Problem description: Report every line from the following entries that contains the string "until".

Input data:
### src/rtl/additionneur_sequentiel_pkg.sv
// Shared definitions for the sequential adder family.
// FSM state encoding and counter-width helper.
package additionneur_sequentiel_pkg;

    typedef enum logic [1:0] {
        IDLE = 2'd0,
        CALC = 2'd1,
        DONE = 2'd2
    } state_t;

    // ceil(log2(n)), never less than one bit
    function automatic int cnt_width(input int n);
        int w;
        w = 1;
        while ((1 << w) < n) begin
            w++;
        end
        return w;
    endfunction

endpackage

### src/rtl/additionneur_1bit.sv
// Full-adder cell.
// Bit-level building block of the ripple chain.
module additionneur_1bit (
    input  logic a,
    input  logic b,
    input  logic rin,
    output logic s,
    output logic rout
);

    assign s    = a ^ b ^ rin;
    assign rout = (a & b) | (rin & (a ^ b));

endmodule

### src/rtl/additionneur_nbit.sv
// Combinational W-bit ripple adder built from 1-bit cells.
// Also exports the carry entering the MSB for overflow detection.
module additionneur_nbit #(
    parameter int W = 1
) (
    input  logic [W-1:0] a,
    input  logic [W-1:0] b,
    input  logic         rin,
    output logic [W-1:0] s,
    output logic         rout,
    output logic         cmsb
);

    logic [W:0] c;

    assign c[0] = rin;

    for (genvar i = 0; i < W; i++) begin : g_bit
        additionneur_1bit u_bit (
            .a    (a[i]),
            .b    (b[i]),
            .rin  (c[i]),
            .s    (s[i]),
            .rout (c[i+1])
        );
    end

    assign rout = c[W];
    assign cmsb = c[W-1];

endmodule

### src/rtl/additionneur_sequentiel.sv
// Multi-cycle adder/subtractor, CHUNK bits per clock.
// Valid/ready on both sides; result held in DONE until taken.
module additionneur_sequentiel
    import additionneur_sequentiel_pkg::*;
#(
    parameter int WIDTH = 8,
    parameter int CHUNK = 2
) (
    input  logic             clk,
    input  logic             rst_n,
    input  logic             in_valid,
    output logic             in_ready,
    input  logic [WIDTH-1:0] a,
    input  logic [WIDTH-1:0] b,
    input  logic             rin,
    input  logic             sub,
    output logic             out_valid,
    input  logic             out_ready,
    output logic [WIDTH-1:0] s,
    output logic             rout,
    output logic             ovf
);

    if (WIDTH < 1 || CHUNK < 1 || CHUNK > WIDTH
        || (WIDTH % CHUNK) != 0) begin : g_bad_cfg
        $fatal(1, "additionneur_sequentiel: invalid WIDTH/CHUNK");
    end

    localparam int N  = WIDTH / CHUNK;
    localparam int CW = cnt_width(N);
    localparam logic [CW-1:0] LAST = CW'(N - 1);

    state_t           state_q, state_d;
    logic [CW-1:0]    cnt_q, cnt_d;
    logic             carry_q, carry_d;
    logic [WIDTH-1:0] a_q, a_d;
    logic [WIDTH-1:0] b_q, b_d;
    logic [WIDTH-1:0] s_q, s_d;
    logic             rout_q, rout_d;
    logic             ovf_q, ovf_d;
    logic             run_q;

    logic [CHUNK-1:0] ca, cb, cs;
    logic             co, cm;

    assign ca = a_q[cnt_q*CHUNK +: CHUNK];
    assign cb = b_q[cnt_q*CHUNK +: CHUNK];

    additionneur_nbit #(
        .W (CHUNK)
    ) u_nbit (
        .a    (ca),
        .b    (cb),
        .rin  (carry_q),
        .s    (cs),
        .rout (co),
        .cmsb (cm)
    );

    always_comb begin
        state_d = state_q;
        cnt_d   = cnt_q;
        carry_d = carry_q;
        a_d     = a_q;
        b_d     = b_q;
        s_d     = s_q;
        rout_d  = rout_q;
        ovf_d   = ovf_q;
        unique case (state_q)
            IDLE: begin
                if (in_valid && run_q) begin
                    a_d     = a;
                    b_d     = sub ? ~b : b;
                    carry_d = sub ? ~rin : rin;
                    cnt_d   = '0;
                    state_d = CALC;
                end
            end
            CALC: begin
                s_d[cnt_q*CHUNK +: CHUNK] = cs;
                carry_d = co;
                if (cnt_q == LAST) begin
                    rout_d  = co;
                    ovf_d   = co ^ cm;
                    state_d = DONE;
                end else begin
                    cnt_d = cnt_q + 1'b1;
                end
            end
            DONE: begin
                if (out_ready) begin
                    state_d = IDLE;
                end
            end
            default: state_d = IDLE;
        endcase
    end

    always_ff @(posedge clk) begin
        if (!rst_n) begin
            state_q <= IDLE;
            cnt_q   <= '0;
            carry_q <= 1'b0;
            a_q     <= '0;
            b_q     <= '0;
            s_q     <= '0;
            rout_q  <= 1'b0;
            ovf_q   <= 1'b0;
            run_q   <= 1'b0;
        end else begin
            state_q <= state_d;
            cnt_q   <= cnt_d;
            carry_q <= carry_d;
            a_q     <= a_d;
            b_q     <= b_d;
            s_q     <= s_d;
            rout_q  <= rout_d;
            ovf_q   <= ovf_d;
            run_q   <= 1'b1;
        end
    end

    // run_q keeps in_ready low until the first edge out of reset
    assign in_ready  = run_q && (state_q == IDLE);
    assign out_valid = (state_q == DONE);
    assign s         = s_q;
    assign rout      = rout_q;
    assign ovf       = ovf_q;

endmodule
### config.mk
export PLATFORM = sky130hd
export DESIGN_NAME = additionneur_sequentiel
export DESIGN_NICKNAME = d
export VERILOG_FILES = /design/src/rtl/additionneur_sequentiel_pkg.sv /design/src/rtl/additionneur_1bit.sv /design/src/rtl/additionneur_nbit.sv /design/src/rtl/additionneur_sequentiel.sv
export SDC_FILE = /design/constraint.sdc
export NUM_CORES = 1
export LEC_CHECK = 0
export CAP_MARGIN = 20
export CORE_ASPECT_RATIO = 1.25
export CORE_MARGIN = 1
export CORE_UTILIZATION = 50
export CTS_CLUSTER_DIAMETER = 150
export CTS_CLUSTER_SIZE = 25
export DETAILED_ROUTE_END_ITERATION = 16
export HOLD_SLACK_MARGIN = 0.02
export PLACE_DENSITY = 0.79
export RECOVER_POWER = 25
export SYNTH_ARGS = -nofsm -noshare
export SYNTH_HDL_FRONTEND = slang
export SYNTH_SLANG_ARGS = --single-unit
### constraint.sdc
create_clock -name clk -period 3.2 [get_ports clk]
set_input_delay 0.64 -clock clk [delete_from_list [all_inputs] [get_ports clk]]
set_output_delay 0.64 -clock clk [all_outputs]
set_load 0.02 [all_outputs]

Exercise result:
// Valid/ready on both sides; result held in DONE until taken.
    // run_q keeps in_ready low until the first edge out of reset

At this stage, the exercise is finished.